=== Task statement ===
Find all lines below containing the string "Code" and return them.

=== Records for the task ===
************
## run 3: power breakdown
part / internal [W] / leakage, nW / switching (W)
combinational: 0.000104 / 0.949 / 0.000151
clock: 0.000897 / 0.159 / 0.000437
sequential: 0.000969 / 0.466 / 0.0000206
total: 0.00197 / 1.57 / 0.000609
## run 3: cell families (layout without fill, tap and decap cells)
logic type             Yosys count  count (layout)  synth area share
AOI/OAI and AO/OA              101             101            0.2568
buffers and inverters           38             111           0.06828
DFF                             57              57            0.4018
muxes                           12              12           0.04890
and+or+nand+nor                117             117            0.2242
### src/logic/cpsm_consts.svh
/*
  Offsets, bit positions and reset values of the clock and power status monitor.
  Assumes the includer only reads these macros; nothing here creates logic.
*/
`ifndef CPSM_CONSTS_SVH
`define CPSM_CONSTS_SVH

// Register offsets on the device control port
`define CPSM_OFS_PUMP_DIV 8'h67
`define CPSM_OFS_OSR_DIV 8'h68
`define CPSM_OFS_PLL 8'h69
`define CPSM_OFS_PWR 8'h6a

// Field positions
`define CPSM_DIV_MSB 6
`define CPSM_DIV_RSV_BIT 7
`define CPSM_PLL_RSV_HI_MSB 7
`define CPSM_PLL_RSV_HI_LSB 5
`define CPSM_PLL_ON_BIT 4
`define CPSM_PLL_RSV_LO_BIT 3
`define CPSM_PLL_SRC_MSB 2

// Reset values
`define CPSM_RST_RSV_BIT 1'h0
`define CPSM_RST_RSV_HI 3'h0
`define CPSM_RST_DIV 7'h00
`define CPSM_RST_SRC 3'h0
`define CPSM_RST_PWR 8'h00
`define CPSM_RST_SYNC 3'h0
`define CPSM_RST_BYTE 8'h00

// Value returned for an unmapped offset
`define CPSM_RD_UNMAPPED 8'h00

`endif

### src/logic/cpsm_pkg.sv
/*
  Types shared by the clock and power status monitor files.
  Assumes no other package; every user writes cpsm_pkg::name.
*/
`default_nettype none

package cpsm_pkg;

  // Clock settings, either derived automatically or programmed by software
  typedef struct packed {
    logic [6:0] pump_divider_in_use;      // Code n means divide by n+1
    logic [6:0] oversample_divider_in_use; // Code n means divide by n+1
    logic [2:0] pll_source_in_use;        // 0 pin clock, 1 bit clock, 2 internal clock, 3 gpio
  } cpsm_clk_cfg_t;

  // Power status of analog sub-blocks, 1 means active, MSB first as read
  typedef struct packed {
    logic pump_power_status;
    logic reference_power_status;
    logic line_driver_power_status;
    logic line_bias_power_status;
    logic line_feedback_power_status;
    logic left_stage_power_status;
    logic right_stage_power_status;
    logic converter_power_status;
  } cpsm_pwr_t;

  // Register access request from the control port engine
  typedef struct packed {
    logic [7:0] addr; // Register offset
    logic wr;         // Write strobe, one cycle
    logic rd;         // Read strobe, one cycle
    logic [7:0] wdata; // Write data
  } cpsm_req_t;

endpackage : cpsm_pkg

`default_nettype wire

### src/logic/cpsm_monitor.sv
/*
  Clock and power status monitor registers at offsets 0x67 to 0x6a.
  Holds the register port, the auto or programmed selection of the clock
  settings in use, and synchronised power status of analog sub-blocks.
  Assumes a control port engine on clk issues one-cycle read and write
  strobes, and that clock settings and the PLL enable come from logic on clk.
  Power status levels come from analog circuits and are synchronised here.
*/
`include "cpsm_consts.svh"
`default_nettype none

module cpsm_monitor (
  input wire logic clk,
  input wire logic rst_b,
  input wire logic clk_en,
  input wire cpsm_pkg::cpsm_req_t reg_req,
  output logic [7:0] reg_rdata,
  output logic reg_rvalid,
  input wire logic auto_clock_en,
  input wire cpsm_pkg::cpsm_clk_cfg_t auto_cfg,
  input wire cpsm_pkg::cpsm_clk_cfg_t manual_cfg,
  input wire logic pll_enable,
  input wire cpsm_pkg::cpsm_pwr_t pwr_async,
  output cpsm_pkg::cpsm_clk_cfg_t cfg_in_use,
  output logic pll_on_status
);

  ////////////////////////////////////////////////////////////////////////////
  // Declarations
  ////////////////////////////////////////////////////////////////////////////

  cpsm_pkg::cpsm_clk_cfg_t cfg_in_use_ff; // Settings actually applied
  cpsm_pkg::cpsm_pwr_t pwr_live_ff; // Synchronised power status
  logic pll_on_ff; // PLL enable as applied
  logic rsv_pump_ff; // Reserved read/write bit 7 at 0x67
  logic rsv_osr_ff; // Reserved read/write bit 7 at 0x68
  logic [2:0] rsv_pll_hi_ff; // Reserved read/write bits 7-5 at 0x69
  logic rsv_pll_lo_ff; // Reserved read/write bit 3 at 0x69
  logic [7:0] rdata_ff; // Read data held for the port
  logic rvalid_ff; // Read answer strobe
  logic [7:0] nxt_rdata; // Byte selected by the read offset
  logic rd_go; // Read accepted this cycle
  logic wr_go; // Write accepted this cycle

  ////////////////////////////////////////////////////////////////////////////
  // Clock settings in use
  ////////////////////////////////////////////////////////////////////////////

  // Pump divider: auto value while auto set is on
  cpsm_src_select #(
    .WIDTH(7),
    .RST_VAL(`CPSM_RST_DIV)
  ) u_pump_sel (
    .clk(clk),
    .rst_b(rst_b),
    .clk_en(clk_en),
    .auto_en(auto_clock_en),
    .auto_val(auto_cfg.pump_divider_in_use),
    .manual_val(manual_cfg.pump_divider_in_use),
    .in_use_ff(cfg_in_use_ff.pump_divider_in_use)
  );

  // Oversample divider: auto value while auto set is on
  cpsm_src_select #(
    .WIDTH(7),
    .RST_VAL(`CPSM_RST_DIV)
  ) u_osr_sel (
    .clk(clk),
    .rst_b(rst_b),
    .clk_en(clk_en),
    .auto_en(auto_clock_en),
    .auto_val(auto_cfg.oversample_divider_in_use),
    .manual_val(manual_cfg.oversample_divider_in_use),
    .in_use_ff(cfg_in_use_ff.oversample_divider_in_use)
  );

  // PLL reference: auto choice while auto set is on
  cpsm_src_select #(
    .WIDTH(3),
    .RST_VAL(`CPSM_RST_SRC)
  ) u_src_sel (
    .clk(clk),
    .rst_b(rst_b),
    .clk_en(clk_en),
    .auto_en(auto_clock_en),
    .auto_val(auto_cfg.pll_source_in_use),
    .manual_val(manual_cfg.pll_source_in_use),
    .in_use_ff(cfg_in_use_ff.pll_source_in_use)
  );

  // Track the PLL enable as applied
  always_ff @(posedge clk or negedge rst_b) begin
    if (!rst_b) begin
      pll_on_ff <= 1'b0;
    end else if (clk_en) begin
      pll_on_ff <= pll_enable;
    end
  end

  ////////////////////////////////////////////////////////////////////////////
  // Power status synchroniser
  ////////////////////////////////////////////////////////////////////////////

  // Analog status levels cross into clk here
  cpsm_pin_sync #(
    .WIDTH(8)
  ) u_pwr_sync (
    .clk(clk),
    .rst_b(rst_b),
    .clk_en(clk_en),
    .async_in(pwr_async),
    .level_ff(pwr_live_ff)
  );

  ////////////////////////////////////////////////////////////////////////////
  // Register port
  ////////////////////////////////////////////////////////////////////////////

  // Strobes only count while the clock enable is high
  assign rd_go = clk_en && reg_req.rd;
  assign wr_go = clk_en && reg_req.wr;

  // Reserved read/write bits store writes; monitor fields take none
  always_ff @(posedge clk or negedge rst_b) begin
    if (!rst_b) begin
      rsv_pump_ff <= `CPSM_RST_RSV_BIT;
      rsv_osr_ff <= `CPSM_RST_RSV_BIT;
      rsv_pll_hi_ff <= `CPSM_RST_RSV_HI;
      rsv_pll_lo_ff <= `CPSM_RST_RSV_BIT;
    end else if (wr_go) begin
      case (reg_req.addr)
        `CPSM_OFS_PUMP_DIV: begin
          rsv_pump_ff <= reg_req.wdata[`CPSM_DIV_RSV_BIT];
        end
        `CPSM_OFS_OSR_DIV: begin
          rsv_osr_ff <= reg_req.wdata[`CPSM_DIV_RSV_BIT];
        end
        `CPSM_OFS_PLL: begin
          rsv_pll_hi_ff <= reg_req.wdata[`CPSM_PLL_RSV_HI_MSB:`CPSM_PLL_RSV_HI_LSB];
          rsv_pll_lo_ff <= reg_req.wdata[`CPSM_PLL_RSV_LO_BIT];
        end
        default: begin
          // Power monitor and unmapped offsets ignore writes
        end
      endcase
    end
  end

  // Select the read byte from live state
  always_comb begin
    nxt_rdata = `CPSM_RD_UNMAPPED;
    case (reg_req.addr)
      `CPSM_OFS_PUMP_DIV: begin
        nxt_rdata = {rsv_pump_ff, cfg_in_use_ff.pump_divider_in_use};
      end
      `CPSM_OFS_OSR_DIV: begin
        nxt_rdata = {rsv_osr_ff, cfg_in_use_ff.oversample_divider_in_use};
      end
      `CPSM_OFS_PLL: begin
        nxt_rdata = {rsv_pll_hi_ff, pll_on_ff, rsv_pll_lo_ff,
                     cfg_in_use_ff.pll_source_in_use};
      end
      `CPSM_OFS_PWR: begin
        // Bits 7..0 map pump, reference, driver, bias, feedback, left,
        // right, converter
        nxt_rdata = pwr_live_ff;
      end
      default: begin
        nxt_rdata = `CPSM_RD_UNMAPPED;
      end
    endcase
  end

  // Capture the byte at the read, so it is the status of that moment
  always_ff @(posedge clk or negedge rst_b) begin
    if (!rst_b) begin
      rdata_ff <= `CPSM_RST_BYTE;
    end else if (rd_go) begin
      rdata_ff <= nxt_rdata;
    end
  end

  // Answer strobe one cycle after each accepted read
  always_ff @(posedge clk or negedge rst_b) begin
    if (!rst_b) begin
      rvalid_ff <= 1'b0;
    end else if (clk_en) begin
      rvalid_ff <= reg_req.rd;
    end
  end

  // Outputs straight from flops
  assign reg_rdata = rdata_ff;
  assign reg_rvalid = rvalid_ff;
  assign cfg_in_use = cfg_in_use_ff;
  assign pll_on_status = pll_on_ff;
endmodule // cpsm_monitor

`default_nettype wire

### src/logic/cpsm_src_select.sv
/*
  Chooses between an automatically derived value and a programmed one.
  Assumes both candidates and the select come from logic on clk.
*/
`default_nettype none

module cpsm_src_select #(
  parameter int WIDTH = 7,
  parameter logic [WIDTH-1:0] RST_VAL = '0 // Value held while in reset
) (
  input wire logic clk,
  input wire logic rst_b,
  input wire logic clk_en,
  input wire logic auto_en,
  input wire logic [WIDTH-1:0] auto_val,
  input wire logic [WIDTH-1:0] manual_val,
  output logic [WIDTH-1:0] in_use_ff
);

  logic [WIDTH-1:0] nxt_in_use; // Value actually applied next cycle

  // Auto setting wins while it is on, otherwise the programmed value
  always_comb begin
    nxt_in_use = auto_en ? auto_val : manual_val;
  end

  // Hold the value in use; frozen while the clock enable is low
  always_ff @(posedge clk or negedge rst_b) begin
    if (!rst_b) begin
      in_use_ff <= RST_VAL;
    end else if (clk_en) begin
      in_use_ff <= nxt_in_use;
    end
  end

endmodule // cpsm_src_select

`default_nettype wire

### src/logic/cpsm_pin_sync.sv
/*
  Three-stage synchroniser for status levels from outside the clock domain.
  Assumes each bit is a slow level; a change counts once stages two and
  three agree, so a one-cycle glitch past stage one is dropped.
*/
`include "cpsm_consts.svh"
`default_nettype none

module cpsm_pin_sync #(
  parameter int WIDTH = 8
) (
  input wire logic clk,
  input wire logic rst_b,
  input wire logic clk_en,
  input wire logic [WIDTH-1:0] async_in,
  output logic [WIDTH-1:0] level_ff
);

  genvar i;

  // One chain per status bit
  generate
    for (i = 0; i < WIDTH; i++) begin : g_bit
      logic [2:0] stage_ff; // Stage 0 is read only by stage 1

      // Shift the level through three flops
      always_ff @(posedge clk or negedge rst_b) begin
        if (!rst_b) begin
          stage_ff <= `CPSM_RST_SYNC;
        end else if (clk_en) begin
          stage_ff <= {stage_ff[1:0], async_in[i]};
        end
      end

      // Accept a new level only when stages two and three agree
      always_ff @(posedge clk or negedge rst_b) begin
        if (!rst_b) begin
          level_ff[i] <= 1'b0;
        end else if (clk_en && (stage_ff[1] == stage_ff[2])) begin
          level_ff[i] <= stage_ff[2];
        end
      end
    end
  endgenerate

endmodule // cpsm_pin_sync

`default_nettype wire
************
=== Task response ===
    logic [6:0] pump_divider_in_use;      // Code n means divide by n+1
    logic [6:0] oversample_divider_in_use; // Code n means divide by n+1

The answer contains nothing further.